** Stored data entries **
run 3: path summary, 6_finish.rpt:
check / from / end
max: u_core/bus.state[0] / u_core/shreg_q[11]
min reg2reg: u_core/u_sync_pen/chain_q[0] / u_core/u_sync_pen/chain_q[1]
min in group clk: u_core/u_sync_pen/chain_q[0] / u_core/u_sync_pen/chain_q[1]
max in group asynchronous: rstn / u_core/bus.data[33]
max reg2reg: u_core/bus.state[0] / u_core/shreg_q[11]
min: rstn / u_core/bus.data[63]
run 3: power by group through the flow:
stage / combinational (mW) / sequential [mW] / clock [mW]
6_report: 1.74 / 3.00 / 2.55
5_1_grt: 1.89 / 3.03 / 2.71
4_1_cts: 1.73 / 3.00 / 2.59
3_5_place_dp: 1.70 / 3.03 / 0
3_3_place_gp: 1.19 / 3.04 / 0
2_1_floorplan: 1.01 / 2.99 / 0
<file path="src/rtl/interp_issue_ctrl.sv">
// interp_issue_ctrl: credit-gated pixel issue from the rasterizer into the
// fixed-latency attribute interpolator, with a triangle fence that holds back
// attribute reloads until the previous triangle has drained out of the pipe.
// Ports: aclk/resetn (async active-low); s_axis_* pixel input (tready comb.);
//   m_axis_* registered pixel output; credit_return from the downstream buffer;
//   attr_valid/attr_ready attribute-load handshake; busy; sticky credit_err;
//   stat_pixels/stat_stalls/stat_triangles counters.
// Optional: define INTERP_FLOW_CTRL_STATS_EN to build the statistics counters;
//   otherwise every stat_* output is tied to zero.
module interp_issue_ctrl #(
  parameter int LATENCY = 32,
  parameter int CREDITS = 32,
  parameter int STATS_W = 32
) (
  input  logic               aclk,
  input  logic               resetn,
  input  logic               s_axis_tvalid,
  output logic               s_axis_tready,
  input  logic               s_axis_tlast,
  input  logic [63:0]        s_axis_tdata,
  output logic               m_axis_tvalid,
  output logic               m_axis_tlast,
  output logic [63:0]        m_axis_tdata,
  input  logic               credit_return,
  input  logic               attr_valid,
  output logic               attr_ready,
  output logic               busy,
  output logic               credit_err,
  output logic [STATS_W-1:0] stat_pixels,
  output logic [STATS_W-1:0] stat_stalls,
  output logic [STATS_W-1:0] stat_triangles
);

  localparam int CW = $clog2(CREDITS + 1);
  // A pixel is counted from its issue edge until it falls out of the
  // LATENCY+1 deep tracker, so at most LATENCY+1 can be outstanding.
  localparam int IW = $clog2(LATENCY + 3);
  localparam logic [CW-1:0] CREDITS_MAX = CW'(CREDITS);

  typedef enum logic {LOAD, RUN} state_t;

  state_t           state;
  logic [CW-1:0]    credits;
  logic [IW-1:0]    inflight;
  logic [LATENCY:0] track_sr;
  logic             issue;
  logic             retire;
  logic             attr_hs;

  assign s_axis_tready = (state == RUN) && (credits != '0);
  assign attr_ready    = (state == LOAD) && (inflight == '0);
  assign issue         = s_axis_tvalid & s_axis_tready;
  assign retire        = track_sr[LATENCY];
  assign attr_hs       = attr_valid & attr_ready;
  assign busy          = (inflight != '0) || (state == RUN);

  always_ff @(posedge aclk or negedge resetn) begin
    if (!resetn) begin
      state         <= LOAD;
      credits       <= CREDITS_MAX;
      inflight      <= '0;
      track_sr      <= '0;
      m_axis_tvalid <= 1'b0;
      m_axis_tlast  <= 1'b0;
      m_axis_tdata  <= '0;
      credit_err    <= 1'b0;
    end else begin
      // Triangle fence: attribute reload only from LOAD, pixels only in RUN.
      case (state)
        LOAD: if (attr_hs) state <= RUN;
        RUN:  if (issue && s_axis_tlast) state <= LOAD;
        default: state <= LOAD;
      endcase

      m_axis_tvalid <= issue;
      if (issue) begin
        m_axis_tlast <= s_axis_tlast;
        m_axis_tdata <= s_axis_tdata;
      end

      // A simultaneous issue and return cancel; a return at full count is a
      // protocol violation from downstream and is flagged, not counted.
      if (issue && !credit_return)
        credits <= credits - CW'(1);
      else if (credit_return && !issue && credits != CREDITS_MAX)
        credits <= credits + CW'(1);
      if (credit_return && credits == CREDITS_MAX)
        credit_err <= 1'b1;

      // Mirror of the interpolator valid pipeline.
      track_sr <= {track_sr[LATENCY-1:0], issue};
      case ({issue, retire})
        2'b10:   inflight <= inflight + IW'(1);
        2'b01:   inflight <= inflight - IW'(1);
        default: inflight <= inflight;
      endcase
    end
  end

`ifdef INTERP_FLOW_CTRL_STATS_EN
  logic stall;
  assign stall = (state == RUN) && s_axis_tvalid && (credits == '0);

  always_ff @(posedge aclk or negedge resetn) begin
    if (!resetn) begin
      stat_pixels    <= '0;
      stat_stalls    <= '0;
      stat_triangles <= '0;
    end else begin
      if (issue)   stat_pixels    <= stat_pixels + STATS_W'(1);
      if (stall)   stat_stalls    <= stat_stalls + STATS_W'(1);
      if (attr_hs) stat_triangles <= stat_triangles + STATS_W'(1);
    end
  end
`else
  assign stat_pixels    = '0;
  assign stat_stalls    = '0;
  assign stat_triangles = '0;
`endif

endmodule

</file>
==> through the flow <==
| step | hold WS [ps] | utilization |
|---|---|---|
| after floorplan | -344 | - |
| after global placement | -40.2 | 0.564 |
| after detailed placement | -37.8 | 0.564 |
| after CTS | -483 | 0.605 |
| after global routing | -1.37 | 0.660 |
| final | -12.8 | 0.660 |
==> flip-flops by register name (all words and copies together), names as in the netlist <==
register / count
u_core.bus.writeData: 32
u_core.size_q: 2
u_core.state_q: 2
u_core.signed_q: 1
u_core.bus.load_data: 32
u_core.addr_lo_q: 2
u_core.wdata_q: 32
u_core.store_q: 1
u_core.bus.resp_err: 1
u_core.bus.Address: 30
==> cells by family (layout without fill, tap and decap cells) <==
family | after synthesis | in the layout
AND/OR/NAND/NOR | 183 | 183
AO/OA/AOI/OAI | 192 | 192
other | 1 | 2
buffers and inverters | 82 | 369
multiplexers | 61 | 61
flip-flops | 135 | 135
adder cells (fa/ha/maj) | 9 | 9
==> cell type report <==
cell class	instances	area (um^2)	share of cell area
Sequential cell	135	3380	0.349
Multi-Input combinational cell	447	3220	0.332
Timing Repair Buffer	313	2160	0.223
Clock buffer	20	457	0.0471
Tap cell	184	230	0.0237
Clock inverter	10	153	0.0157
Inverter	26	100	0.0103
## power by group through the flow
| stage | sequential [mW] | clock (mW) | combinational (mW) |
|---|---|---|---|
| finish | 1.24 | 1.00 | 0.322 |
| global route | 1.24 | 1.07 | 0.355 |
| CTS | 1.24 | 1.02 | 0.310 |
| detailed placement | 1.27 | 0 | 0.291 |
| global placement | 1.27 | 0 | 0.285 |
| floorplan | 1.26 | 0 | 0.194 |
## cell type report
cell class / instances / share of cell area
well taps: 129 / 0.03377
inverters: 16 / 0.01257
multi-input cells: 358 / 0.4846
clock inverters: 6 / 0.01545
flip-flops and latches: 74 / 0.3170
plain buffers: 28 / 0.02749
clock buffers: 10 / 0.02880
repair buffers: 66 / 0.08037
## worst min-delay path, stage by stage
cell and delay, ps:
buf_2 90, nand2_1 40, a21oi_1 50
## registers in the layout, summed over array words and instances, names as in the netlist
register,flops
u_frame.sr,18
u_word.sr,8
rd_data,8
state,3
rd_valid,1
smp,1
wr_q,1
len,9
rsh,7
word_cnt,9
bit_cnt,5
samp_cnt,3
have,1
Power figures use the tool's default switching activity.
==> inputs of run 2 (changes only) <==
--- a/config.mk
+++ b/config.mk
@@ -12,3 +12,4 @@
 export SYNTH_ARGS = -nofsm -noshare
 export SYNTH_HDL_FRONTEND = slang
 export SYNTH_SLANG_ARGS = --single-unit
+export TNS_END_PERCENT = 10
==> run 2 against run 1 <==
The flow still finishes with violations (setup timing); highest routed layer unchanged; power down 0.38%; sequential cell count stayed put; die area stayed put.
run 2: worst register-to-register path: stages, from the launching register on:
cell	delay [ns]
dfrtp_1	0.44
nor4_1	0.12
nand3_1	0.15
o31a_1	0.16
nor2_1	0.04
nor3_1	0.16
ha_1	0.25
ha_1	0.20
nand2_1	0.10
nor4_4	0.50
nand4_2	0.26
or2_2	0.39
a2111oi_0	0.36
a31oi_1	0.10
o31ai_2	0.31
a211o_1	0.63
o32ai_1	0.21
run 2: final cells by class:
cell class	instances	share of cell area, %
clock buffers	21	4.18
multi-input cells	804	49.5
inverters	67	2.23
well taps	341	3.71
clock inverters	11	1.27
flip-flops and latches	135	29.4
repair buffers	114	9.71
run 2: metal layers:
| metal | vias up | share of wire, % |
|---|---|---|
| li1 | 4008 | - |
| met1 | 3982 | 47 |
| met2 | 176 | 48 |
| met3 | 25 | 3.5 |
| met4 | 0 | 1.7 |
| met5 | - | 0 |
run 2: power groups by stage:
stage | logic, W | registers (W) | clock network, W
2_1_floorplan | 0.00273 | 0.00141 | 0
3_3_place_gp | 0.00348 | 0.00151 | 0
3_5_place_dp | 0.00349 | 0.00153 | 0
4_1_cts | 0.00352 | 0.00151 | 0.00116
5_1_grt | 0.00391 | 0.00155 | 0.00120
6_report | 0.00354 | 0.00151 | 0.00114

** Work to complete **
From the first line of the entries above to the line with "6_report: 1.74 / 3.00 / 2.55", please return every line exactly, keeping both ends.

** Written response **
run 3: path summary, 6_finish.rpt:
check / from / end
max: u_core/bus.state[0] / u_core/shreg_q[11]
min reg2reg: u_core/u_sync_pen/chain_q[0] / u_core/u_sync_pen/chain_q[1]
min in group clk: u_core/u_sync_pen/chain_q[0] / u_core/u_sync_pen/chain_q[1]
max in group asynchronous: rstn / u_core/bus.data[33]
max reg2reg: u_core/bus.state[0] / u_core/shreg_q[11]
min: rstn / u_core/bus.data[63]
run 3: power by group through the flow:
stage / combinational (mW) / sequential [mW] / clock [mW]
6_report: 1.74 / 3.00 / 2.55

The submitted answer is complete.